** TASK BRIEF **
Scan the entries that follow for the word "brightness", then report every line in which it appears.

** AVAILABLE DATA **
━━━━
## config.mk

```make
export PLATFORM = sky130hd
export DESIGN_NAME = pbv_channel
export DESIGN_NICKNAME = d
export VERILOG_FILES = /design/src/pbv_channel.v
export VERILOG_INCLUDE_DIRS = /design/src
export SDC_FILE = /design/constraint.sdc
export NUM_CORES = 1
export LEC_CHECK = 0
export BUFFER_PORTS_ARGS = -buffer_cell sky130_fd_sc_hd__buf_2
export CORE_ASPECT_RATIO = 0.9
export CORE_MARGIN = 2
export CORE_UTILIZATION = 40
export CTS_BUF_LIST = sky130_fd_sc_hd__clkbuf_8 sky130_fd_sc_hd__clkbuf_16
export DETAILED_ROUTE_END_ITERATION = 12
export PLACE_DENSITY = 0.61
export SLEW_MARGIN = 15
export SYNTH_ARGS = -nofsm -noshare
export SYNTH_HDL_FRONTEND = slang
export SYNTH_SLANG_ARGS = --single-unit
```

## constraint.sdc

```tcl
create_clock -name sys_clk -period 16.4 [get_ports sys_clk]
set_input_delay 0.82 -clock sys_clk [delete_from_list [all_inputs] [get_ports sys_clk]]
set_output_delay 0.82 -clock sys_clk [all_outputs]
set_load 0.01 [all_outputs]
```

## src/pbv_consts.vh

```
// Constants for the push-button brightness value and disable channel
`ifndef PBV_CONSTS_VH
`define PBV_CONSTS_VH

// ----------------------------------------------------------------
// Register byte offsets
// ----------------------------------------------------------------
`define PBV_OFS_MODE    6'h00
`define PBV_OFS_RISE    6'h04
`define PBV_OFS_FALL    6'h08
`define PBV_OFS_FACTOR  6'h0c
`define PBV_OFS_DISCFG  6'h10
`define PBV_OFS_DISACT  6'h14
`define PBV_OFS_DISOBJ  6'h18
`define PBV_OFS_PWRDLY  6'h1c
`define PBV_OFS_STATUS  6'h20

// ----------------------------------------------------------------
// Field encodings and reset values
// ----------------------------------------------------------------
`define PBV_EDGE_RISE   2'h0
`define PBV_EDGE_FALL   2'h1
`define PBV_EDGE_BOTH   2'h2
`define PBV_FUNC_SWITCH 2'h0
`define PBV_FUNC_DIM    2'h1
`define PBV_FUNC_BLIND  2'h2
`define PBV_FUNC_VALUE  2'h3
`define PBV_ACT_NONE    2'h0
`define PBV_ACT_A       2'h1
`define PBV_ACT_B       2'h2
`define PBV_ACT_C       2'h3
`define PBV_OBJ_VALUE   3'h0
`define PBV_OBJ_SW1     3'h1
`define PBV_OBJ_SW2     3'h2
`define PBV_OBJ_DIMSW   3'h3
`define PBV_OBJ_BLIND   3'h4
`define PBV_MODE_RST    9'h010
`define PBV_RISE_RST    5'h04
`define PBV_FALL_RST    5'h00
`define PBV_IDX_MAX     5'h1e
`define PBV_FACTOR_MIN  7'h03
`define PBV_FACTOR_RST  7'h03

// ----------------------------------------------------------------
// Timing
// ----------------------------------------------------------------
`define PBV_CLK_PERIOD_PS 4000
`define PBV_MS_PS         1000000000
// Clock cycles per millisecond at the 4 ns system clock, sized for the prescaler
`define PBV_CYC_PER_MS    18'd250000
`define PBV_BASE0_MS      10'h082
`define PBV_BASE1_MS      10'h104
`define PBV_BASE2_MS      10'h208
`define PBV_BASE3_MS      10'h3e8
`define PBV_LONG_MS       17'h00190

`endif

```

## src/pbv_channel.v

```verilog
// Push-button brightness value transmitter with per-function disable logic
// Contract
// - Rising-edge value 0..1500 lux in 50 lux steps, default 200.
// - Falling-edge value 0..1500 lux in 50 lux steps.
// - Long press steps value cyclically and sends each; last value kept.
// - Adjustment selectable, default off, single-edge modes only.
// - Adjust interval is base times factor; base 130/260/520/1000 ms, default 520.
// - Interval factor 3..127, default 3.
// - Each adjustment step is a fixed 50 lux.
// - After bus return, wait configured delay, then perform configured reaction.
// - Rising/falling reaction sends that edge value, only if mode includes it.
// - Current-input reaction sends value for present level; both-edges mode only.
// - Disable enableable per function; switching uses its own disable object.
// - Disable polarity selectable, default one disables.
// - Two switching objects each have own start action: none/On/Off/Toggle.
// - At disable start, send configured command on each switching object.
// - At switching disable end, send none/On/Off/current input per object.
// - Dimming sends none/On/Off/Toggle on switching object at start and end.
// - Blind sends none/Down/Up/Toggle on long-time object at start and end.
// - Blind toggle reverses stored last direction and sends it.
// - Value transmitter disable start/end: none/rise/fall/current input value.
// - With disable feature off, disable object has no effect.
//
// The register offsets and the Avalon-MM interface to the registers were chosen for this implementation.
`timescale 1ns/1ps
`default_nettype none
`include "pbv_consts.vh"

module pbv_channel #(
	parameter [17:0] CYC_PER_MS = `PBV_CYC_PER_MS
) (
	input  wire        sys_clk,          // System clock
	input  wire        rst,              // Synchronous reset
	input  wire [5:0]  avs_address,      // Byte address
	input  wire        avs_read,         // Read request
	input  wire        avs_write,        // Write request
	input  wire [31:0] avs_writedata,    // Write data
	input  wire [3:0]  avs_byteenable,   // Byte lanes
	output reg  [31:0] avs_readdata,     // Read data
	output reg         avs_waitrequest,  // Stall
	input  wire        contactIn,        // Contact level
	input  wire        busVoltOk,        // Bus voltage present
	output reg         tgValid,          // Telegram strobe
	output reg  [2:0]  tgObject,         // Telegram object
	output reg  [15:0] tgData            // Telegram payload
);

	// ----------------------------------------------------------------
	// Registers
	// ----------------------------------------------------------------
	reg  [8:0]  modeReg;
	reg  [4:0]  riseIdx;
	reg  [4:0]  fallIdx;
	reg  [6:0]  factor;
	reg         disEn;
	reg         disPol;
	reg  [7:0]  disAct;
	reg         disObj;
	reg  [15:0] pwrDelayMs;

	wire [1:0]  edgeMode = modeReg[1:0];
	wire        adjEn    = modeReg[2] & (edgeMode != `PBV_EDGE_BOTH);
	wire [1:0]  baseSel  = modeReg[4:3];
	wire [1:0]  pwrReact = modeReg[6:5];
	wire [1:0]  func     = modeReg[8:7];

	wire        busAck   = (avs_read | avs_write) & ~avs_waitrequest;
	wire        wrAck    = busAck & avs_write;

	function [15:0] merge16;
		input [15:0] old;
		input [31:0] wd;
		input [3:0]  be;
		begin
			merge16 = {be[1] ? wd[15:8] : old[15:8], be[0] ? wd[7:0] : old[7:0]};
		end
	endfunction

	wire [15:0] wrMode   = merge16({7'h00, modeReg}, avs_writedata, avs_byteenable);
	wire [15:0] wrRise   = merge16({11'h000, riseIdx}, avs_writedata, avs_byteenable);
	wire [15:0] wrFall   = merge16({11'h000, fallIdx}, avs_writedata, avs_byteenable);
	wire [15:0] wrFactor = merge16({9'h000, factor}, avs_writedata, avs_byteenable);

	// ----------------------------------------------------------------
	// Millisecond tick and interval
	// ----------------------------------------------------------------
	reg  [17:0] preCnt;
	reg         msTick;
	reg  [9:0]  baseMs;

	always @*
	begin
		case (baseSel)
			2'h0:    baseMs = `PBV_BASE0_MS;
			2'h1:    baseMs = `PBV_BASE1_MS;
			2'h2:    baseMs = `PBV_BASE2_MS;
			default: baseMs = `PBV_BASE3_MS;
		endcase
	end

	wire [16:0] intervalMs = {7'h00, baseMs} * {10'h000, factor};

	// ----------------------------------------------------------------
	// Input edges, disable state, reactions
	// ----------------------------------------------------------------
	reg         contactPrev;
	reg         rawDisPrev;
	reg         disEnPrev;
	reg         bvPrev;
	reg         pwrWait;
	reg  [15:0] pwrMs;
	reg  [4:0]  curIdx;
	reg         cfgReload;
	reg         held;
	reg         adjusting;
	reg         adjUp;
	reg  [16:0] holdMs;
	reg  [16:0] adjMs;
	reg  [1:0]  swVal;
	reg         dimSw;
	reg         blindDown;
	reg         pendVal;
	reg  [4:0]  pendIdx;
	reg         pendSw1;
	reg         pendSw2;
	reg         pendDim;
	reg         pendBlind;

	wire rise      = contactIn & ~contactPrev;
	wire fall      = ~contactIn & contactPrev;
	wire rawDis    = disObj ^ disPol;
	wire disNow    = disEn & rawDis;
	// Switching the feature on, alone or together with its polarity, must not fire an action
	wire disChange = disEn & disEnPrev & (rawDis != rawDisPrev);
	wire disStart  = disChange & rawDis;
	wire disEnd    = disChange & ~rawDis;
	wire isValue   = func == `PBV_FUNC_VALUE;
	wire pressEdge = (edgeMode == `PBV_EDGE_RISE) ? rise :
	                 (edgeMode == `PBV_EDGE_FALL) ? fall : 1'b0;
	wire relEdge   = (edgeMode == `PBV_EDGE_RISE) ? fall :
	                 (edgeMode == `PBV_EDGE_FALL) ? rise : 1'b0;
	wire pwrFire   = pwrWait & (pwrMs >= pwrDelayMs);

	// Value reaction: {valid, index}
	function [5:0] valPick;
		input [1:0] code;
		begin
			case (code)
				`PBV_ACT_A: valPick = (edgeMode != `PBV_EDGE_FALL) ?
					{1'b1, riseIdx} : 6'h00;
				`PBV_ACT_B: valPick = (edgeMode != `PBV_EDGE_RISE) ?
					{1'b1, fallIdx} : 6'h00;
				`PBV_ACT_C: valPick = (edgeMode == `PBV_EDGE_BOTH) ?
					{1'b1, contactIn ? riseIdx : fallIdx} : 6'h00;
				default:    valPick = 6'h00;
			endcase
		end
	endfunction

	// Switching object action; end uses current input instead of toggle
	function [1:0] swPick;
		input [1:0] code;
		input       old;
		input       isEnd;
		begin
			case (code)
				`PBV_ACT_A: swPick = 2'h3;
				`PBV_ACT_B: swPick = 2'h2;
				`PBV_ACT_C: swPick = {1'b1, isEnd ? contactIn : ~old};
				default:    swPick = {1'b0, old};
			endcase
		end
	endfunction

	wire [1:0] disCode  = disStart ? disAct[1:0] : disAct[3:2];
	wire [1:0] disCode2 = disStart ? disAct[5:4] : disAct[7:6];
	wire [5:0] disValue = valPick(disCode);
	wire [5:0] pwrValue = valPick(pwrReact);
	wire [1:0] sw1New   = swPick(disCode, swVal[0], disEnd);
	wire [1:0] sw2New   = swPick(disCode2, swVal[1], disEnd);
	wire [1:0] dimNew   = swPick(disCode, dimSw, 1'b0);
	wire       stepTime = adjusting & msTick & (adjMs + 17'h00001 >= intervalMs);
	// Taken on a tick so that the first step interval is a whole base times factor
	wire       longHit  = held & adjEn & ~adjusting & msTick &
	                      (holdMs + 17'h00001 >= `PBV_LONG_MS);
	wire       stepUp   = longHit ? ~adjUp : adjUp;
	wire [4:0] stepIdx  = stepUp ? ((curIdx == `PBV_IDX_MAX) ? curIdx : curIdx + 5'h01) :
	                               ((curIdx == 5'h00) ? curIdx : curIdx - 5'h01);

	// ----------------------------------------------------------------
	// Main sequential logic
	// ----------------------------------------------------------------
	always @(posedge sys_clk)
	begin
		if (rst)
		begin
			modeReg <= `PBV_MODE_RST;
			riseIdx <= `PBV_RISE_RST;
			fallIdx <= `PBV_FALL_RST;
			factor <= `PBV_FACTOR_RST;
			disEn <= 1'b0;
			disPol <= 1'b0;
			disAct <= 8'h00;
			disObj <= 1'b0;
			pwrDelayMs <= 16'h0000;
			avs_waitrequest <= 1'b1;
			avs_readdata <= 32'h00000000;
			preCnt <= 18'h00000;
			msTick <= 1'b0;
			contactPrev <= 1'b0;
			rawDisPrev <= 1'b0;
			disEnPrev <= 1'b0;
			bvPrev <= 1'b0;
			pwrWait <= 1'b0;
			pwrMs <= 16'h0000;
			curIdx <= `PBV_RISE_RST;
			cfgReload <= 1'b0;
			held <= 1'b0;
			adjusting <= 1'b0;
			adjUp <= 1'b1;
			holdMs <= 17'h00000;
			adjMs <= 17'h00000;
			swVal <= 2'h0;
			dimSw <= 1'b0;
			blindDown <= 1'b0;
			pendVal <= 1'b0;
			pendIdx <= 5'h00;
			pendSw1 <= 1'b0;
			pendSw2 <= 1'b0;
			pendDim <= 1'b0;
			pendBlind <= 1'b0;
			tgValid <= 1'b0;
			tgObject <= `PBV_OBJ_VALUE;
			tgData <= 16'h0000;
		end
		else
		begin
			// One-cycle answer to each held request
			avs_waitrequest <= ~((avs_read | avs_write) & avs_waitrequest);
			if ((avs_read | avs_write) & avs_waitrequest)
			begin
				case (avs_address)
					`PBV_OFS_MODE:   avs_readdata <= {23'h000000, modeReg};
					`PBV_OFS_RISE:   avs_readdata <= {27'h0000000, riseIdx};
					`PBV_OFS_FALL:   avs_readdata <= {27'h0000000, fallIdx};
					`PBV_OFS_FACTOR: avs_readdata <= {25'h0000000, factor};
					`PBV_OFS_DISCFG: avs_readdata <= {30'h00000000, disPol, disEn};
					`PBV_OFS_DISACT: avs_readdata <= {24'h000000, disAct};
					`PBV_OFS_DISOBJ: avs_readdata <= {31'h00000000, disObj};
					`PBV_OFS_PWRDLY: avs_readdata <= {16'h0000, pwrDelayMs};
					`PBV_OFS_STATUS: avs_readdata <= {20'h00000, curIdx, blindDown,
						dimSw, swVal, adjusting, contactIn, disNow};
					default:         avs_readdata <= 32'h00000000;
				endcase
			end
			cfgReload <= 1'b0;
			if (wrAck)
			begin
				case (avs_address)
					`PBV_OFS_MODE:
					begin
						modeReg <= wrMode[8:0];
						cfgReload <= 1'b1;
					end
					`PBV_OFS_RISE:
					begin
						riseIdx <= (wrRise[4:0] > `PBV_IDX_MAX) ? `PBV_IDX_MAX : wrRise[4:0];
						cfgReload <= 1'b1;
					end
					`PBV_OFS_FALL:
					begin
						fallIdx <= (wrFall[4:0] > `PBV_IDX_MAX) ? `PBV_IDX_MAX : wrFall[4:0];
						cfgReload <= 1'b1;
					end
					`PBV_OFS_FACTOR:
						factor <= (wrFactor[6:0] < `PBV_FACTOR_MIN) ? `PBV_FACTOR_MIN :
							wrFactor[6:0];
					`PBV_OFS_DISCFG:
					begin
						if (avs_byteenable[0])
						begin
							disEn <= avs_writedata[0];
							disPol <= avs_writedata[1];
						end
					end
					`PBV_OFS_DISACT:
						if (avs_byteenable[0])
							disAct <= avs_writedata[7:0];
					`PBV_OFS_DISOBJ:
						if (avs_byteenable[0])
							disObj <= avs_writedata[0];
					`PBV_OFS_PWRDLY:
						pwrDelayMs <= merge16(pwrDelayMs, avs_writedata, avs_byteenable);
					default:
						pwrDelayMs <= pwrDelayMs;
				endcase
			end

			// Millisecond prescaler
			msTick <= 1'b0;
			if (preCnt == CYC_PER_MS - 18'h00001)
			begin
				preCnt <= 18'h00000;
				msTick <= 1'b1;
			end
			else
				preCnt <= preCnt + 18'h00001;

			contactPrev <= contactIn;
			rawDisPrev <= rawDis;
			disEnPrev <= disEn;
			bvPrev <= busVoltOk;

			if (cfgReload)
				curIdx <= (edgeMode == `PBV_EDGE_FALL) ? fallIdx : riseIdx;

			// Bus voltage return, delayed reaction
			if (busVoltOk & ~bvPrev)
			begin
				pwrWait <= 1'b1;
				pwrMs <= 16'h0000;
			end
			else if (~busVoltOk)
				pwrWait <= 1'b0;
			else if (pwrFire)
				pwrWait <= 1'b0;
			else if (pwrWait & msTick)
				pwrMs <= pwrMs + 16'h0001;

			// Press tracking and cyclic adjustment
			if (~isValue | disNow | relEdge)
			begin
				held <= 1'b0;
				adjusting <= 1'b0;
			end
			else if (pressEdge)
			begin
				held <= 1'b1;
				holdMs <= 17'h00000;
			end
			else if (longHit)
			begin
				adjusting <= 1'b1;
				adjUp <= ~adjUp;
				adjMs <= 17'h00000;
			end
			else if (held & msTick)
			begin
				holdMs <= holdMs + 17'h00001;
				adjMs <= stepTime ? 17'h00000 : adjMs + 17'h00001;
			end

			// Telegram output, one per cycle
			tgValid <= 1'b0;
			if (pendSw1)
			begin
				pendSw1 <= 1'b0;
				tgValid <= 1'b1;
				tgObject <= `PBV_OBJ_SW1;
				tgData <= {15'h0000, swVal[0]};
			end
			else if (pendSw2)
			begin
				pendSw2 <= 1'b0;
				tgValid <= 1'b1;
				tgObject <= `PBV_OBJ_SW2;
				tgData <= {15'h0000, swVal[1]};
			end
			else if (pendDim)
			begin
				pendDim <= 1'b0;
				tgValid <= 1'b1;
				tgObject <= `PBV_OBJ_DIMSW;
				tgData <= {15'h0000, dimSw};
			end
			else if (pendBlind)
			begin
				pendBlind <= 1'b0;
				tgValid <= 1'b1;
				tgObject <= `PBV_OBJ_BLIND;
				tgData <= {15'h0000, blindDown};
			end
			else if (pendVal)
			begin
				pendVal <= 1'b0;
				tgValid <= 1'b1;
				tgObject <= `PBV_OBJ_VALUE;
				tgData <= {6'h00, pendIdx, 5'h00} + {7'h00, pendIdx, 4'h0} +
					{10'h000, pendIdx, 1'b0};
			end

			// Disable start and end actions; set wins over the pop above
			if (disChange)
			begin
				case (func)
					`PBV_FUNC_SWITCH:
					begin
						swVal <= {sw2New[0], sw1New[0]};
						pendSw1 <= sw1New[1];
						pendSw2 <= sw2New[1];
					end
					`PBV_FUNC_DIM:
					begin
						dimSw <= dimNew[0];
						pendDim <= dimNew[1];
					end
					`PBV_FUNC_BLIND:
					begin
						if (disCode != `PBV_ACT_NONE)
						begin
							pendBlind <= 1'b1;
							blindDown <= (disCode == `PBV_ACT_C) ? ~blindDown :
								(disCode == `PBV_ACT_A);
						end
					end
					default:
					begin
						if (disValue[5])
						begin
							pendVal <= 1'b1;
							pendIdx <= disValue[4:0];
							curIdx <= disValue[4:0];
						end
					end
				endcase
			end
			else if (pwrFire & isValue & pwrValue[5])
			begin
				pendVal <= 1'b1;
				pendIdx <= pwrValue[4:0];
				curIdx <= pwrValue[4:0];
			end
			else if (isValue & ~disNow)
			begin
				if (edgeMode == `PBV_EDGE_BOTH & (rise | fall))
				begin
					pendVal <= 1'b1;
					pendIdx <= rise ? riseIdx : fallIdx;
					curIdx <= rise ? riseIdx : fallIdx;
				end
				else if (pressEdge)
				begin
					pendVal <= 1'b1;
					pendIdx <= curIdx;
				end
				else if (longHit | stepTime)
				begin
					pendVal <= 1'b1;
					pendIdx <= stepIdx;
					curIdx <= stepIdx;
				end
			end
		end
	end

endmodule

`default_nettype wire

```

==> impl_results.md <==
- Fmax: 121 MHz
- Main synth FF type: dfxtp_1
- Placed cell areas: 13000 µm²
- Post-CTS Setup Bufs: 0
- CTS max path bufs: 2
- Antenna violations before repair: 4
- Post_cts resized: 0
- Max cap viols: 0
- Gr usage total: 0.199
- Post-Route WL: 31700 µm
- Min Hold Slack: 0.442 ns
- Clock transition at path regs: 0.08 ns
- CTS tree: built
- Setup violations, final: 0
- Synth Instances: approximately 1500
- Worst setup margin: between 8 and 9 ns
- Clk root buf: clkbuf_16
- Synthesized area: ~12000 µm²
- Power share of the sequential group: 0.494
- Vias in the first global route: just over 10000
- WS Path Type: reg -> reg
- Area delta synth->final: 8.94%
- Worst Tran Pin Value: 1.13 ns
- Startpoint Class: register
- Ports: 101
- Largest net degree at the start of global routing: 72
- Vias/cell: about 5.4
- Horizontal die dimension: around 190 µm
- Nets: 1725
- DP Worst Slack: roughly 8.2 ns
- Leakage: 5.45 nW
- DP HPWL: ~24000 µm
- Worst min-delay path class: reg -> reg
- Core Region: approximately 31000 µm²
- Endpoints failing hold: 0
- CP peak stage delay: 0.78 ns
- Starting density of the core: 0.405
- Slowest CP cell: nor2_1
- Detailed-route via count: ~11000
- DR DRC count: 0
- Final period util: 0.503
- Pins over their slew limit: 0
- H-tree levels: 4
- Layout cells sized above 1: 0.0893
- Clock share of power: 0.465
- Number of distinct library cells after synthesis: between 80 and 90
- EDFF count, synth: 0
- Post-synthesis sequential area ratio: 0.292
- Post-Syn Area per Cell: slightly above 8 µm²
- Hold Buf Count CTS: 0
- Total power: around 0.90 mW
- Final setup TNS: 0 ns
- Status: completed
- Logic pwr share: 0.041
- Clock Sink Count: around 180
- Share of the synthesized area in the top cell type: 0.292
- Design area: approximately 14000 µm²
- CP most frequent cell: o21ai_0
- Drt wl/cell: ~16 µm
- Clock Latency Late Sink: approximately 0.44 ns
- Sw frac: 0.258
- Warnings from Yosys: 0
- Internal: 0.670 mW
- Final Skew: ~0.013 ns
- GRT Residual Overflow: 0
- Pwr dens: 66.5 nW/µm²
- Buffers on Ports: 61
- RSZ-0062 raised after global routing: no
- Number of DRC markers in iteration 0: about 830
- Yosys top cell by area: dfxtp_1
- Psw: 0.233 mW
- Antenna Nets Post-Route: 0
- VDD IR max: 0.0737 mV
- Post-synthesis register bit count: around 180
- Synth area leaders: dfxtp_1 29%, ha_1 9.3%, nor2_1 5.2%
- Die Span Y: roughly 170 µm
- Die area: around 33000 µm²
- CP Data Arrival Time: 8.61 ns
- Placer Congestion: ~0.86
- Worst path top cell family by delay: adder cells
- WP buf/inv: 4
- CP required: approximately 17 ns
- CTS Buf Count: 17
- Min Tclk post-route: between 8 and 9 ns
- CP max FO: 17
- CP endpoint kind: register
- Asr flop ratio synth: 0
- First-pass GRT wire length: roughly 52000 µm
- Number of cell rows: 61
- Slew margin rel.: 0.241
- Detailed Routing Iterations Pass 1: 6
━━━━
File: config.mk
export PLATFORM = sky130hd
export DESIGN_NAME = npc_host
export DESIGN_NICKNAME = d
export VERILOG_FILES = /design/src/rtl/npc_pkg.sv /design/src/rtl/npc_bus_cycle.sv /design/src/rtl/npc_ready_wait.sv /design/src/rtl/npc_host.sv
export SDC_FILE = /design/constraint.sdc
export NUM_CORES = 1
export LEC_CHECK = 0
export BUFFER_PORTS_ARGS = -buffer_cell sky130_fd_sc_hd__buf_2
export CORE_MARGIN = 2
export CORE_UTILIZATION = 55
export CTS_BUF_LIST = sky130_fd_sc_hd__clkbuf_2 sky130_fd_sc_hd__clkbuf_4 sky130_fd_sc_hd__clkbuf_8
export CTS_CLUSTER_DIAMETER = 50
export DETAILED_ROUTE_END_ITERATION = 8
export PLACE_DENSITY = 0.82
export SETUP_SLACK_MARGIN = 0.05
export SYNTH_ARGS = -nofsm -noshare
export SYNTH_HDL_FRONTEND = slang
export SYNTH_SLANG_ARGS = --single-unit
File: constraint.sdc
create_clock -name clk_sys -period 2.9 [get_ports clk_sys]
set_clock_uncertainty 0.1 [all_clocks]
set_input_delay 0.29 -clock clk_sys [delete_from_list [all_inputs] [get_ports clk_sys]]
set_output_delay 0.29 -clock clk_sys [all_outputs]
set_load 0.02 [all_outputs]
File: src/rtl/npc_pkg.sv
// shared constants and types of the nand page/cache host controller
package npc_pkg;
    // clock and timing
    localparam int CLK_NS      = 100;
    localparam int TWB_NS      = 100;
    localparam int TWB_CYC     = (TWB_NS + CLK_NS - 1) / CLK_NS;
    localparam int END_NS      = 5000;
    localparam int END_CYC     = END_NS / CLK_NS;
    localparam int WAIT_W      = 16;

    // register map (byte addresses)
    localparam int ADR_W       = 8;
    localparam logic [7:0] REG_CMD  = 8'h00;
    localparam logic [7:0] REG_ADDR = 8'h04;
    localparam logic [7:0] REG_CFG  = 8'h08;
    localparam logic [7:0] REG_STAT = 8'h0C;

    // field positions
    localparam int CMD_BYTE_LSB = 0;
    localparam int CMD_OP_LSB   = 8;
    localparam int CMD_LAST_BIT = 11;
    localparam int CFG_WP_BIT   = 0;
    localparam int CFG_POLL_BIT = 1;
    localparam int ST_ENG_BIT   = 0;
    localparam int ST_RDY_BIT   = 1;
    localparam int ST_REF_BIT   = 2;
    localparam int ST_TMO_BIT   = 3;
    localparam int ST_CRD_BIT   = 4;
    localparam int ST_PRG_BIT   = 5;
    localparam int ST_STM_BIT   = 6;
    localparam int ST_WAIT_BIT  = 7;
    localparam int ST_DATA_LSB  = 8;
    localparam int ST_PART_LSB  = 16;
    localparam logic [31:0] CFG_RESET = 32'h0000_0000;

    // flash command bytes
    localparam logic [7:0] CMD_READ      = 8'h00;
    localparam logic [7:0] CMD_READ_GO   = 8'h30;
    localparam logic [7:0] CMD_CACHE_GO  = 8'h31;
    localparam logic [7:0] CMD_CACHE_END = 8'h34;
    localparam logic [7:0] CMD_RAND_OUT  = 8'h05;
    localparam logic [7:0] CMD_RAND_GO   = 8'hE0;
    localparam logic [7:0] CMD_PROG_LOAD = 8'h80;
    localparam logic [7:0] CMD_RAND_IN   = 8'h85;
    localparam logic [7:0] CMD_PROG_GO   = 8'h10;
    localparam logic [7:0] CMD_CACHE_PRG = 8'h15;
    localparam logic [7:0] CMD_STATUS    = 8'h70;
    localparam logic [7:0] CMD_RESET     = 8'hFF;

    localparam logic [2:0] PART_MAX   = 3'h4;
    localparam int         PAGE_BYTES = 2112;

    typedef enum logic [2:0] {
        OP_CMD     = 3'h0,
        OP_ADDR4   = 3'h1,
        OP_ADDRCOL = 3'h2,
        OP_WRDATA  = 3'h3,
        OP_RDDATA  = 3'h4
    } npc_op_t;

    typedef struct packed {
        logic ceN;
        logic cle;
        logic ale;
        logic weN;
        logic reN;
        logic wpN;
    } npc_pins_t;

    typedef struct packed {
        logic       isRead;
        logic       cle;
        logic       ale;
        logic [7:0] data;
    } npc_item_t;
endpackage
━━━━
** SOLVED EXERCISE **
// Constants for the push-button brightness value and disable channel
// Push-button brightness value transmitter with per-function disable logic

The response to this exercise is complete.